Case Name: Valeant Int’l Bermuda v. Spear Pharmaceuticals, Inc., Civ. No. 2:12-FtM-29SPC, 2012 U.S. Dist. LEXIS 141560 (M.D. Fla. Sept. 30, 2012) (Steele, J.)
Drug Product and Patent(s)-in-Suit: Carac® (fluorouracil 0.5% cream); U.S. Pat. No. 6,670,335 (“the ’335 patent”)
Nature of the Case and Issue(s) Presented: The issue here concerns whether the plaintiffs sufficiently pled a declaratory-judgment count to state a valid cause of action. The plaintiffs in this case asserted counts alleging that the defendant had committed an act of patent infringement under 35 U.S.C. § 271(e)(2), which was not disputed, and a second claim under 28 U.S.C. § 2201, which the defendant sought to dismiss for lack of subject matter jurisdiction.
Plaintiff A.P. Pharma, Inc. is the owner of the ’335 patent, which it licenses to co-plaintiff Valeant International Bermuda on an exclusive basis (collectively, “Valeant”). Valeant markets Carac, a topical treatment of multiple actinic or solar keratoses of the face and anterior scalp. On July 29, 2011, defendant Spear Pharmaceuticals, Inc. (“Spear”) submitted an ANDA, along with a paragraph IV certification against the ‘335 patent, seeking approval to market and sell a generic version of Carac. In response, Valeant filed the instant suit.
Why Spear Prevailed: The Hatch Waxman Act allows for “artificial” acts of infringement. Under the legislation, the mere act of filing a Paragraph IV certification with an ANDA submission provides sufficient grounds for a brand name drug manufacturer to make an allegation of patent infringement against a generic manufacturer. The brand manufacturer is not required to establish that the defendant is actually carrying out any actual infringing conduct at the time the complaint is filed. A Paragraph IV certification is sufficient. This, the court found, was a relatively non-controversial subject.
But Valeant alleged a second count in its complaint seeking declaratory judgment that defendant’s future commercial conduct will infringe the ‘335 patent. Defendant filed a motion to dismiss and the question of subject matter jurisdiction arose. The court sided with Spear, finding that subject matter jurisdiction did not exist with respect to Valeant’s declaratory-judgment claim. Under the Declaratory Judgment Act, 28 U.S.C. § 2201, a party has standing to bring an action if an “actual controversy” exists.

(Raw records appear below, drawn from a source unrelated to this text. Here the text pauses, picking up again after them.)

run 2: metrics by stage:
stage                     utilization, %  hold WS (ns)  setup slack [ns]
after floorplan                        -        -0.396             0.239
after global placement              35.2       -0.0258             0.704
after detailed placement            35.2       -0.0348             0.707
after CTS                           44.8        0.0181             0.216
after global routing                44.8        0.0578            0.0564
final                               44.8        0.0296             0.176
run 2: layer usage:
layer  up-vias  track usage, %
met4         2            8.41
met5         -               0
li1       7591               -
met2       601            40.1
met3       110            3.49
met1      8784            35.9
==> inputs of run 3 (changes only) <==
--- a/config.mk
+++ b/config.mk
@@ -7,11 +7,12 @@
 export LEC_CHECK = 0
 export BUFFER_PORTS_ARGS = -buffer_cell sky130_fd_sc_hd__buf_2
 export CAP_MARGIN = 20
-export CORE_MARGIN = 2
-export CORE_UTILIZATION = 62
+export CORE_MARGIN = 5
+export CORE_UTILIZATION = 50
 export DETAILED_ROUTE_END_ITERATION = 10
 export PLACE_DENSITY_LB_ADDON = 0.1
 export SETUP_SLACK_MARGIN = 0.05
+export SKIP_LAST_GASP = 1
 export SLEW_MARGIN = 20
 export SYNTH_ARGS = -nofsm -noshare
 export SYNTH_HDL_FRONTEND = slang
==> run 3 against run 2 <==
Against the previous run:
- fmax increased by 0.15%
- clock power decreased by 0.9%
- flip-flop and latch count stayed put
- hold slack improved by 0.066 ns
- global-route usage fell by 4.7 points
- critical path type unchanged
**src/rtl/i2c_pkg.sv**
```systemverilog
// Shared types and constants for the I2C byte receiver.
// State encoding, default address and field widths live here.
package i2c_pkg;

    localparam int ADDR_BITS = 7;
    localparam int DATA_BITS = 8;

    localparam logic [ADDR_BITS-1:0] DEFAULT_DEVICE_ADDR = 7'h2A;

    typedef enum logic [2:0] {
        ST_IDLE,
        ST_ADDR,
        ST_ADDR_ACK,
        ST_DATA,
        ST_DATA_ACK,
        ST_IGNORE
    } state_e;

endpackage

```
**src/rtl/i2c_edge_detect.sv**
```systemverilog
// SCL edge detector: compares synchronized SCL with a one-cycle-old copy.
// The delayed copy resets high so an idle bus shows no spurious edge.
module i2c_edge_detect (
    input  logic clk,
    input  logic reset,
    input  logic scl,
    output logic rise,
    output logic fall
);

    logic scl_q;

    // Delayed copy of SCL.
    always_ff @(posedge clk) begin
        if (reset) scl_q <= 1'b1;
        else       scl_q <= scl;
    end

    assign rise = scl & ~scl_q;
    assign fall = ~scl & scl_q;

endmodule

```
**src/rtl/i2c_byte_receiver.sv**
```systemverilog
// I2C write-only peripheral receiver with a one-byte output buffer.
// I2C_RX_ADDR_FILTER_EN: match DEVICE_ADDR; undefined ACKs any write address.
module i2c_byte_receiver
    import i2c_pkg::*;
#(
    parameter logic [ADDR_BITS-1:0] DEVICE_ADDR = DEFAULT_DEVICE_ADDR
) (
    input  logic                 clk,
    input  logic                 reset,
    input  logic                 scl_sync,
    input  logic                 sda_sync,
    input  logic                 start_pulse,
    input  logic                 stop_pulse,
    output logic                 sda_oe,
    output logic [DATA_BITS-1:0] byte_data,
    output logic                 byte_valid,
    input  logic                 byte_ready,
    output logic                 frame_start,
    output logic                 overrun
);

`ifdef I2C_RX_ADDR_FILTER_EN
    localparam bit FILTER_EN = 1'b1;
`else
    localparam bit FILTER_EN = 1'b0;
`endif

    logic scl_rise;
    logic scl_fall;

    i2c_edge_detect u_edge (
        .clk   (clk),
        .reset (reset),
        .scl   (scl_sync),
        .rise  (scl_rise),
        .fall  (scl_fall)
    );

    state_e               state_q;
    logic [2:0]           cnt_q;
    logic [DATA_BITS-1:0] shift_q;
    logic [DATA_BITS-1:0] data_q;
    logic                 sda_oe_q;
    logic                 valid_q;
    logic                 fs_q;
    logic                 ovr_q;
    logic                 ack_on_q;
    logic                 first_q;

    logic [DATA_BITS-1:0] shift_d;
    logic                 last_bit;
    logic                 addr_ok;
    logic                 can_load;

    assign shift_d  = {shift_q[DATA_BITS-2:0], sda_sync};
    assign last_bit = (cnt_q == 3'd7);
    assign addr_ok  = (shift_d[0] == 1'b0) &&
                      (!FILTER_EN || (shift_d[7:1] == DEVICE_ADDR));
    assign can_load = !valid_q || byte_ready;

    // Protocol FSM with registered outputs and output-buffer handshake.
    always_ff @(posedge clk) begin
        if (reset) begin
            state_q  <= ST_IDLE;
            cnt_q    <= 3'd0;
            shift_q  <= '0;
            data_q   <= '0;
            sda_oe_q <= 1'b0;
            valid_q  <= 1'b0;
            fs_q     <= 1'b0;
            ovr_q    <= 1'b0;
            ack_on_q <= 1'b0;
            first_q  <= 1'b0;
        end else begin
            fs_q <= 1'b0;
            if (valid_q && byte_ready) valid_q <= 1'b0;

            if (start_pulse) begin
                state_q  <= ST_ADDR;
                cnt_q    <= 3'd0;
                shift_q  <= '0;
                sda_oe_q <= 1'b0;
                ack_on_q <= 1'b0;
            end else if (stop_pulse) begin
                state_q  <= ST_IDLE;
                cnt_q    <= 3'd0;
                shift_q  <= '0;
                sda_oe_q <= 1'b0;
                ack_on_q <= 1'b0;
            end else begin
                unique case (state_q)
                    ST_ADDR: begin
                        if (scl_rise) begin
                            shift_q <= shift_d;
                            cnt_q   <= cnt_q + 3'd1;
                            if (last_bit) begin
                                state_q  <= addr_ok ? ST_ADDR_ACK : ST_IGNORE;
                                ack_on_q <= 1'b0;
                                first_q  <= 1'b1;
                            end
                        end
                    end
                    ST_ADDR_ACK, ST_DATA_ACK: begin
                        if (scl_fall) begin
                            if (!ack_on_q) begin
                                sda_oe_q <= 1'b1;
                                ack_on_q <= 1'b1;
                            end else begin
                                sda_oe_q <= 1'b0;
                                ack_on_q <= 1'b0;
                                state_q  <= ST_DATA;
                                cnt_q    <= 3'd0;
                            end
                        end
                    end
                    ST_DATA: begin
                        if (scl_rise) begin
                            shift_q <= shift_d;
                            cnt_q   <= cnt_q + 3'd1;
                            if (last_bit) begin
                                first_q <= 1'b0;
                                if (can_load) begin
                                    data_q   <= shift_d;
                                    valid_q  <= 1'b1;
                                    fs_q     <= first_q;
                                    ack_on_q <= 1'b0;
                                    state_q  <= ST_DATA_ACK;
                                end else begin
                                    ovr_q <= 1'b1;
                                end
                            end
                        end
                    end
                    default: begin
                    end
                endcase
            end
        end
    end

    assign sda_oe      = sda_oe_q;
    assign byte_data   = data_q;
    assign byte_valid  = valid_q;
    assign frame_start = fs_q;
    assign overrun     = ovr_q;

endmodule

```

In Medimmune, the Supreme Court determined that a dispute must be “definite and concrete, touching the legal relations of parties having adverse legal interests,” such that the dispute is “real and substantial” and “admi[ts] of specific relief through a decree of a conclusive character, as distinguished from an opinion advising what the law would be upon a hypothetical state of facts.”
The court took issue with the manner in which Valeant pled its declaratory-judgment count. Specifically, the court held that plaintiff’s statement “’[a]n actual substantial and justiciable controversy exists . . .’ and the existence of a ‘concrete, real, and immediate dispute’ between the parties which creates ‘an actual case or controversy’ sufficient to satisfy Article III of the United States Constitution” was a mere conclusory allegation that was not entitled to a presumption of truth. Further, the court found that Valeant’s statements about Spear’s future conduct of preparing to manufacture and sell a generic version of Carac were largely bare assertions without specificity to support either the immediacy or reality requirement. In that regard, the court noted that the FDA may not grant approval of Spear’s ANDA until resolution of the action or expiration of the thirty months stay, and that Spear’s proposed generic product could change as it works its way through the FDA approval process. Allegations of hypothetical future conduct by a potential infringer failed to meet the requirement that a plaintiff plead facts establishing both “immediacy” and “reality.” Accordingly, the court granted Spear’s motion to dismiss Valeant’s declaratory judgment claim from the complaint.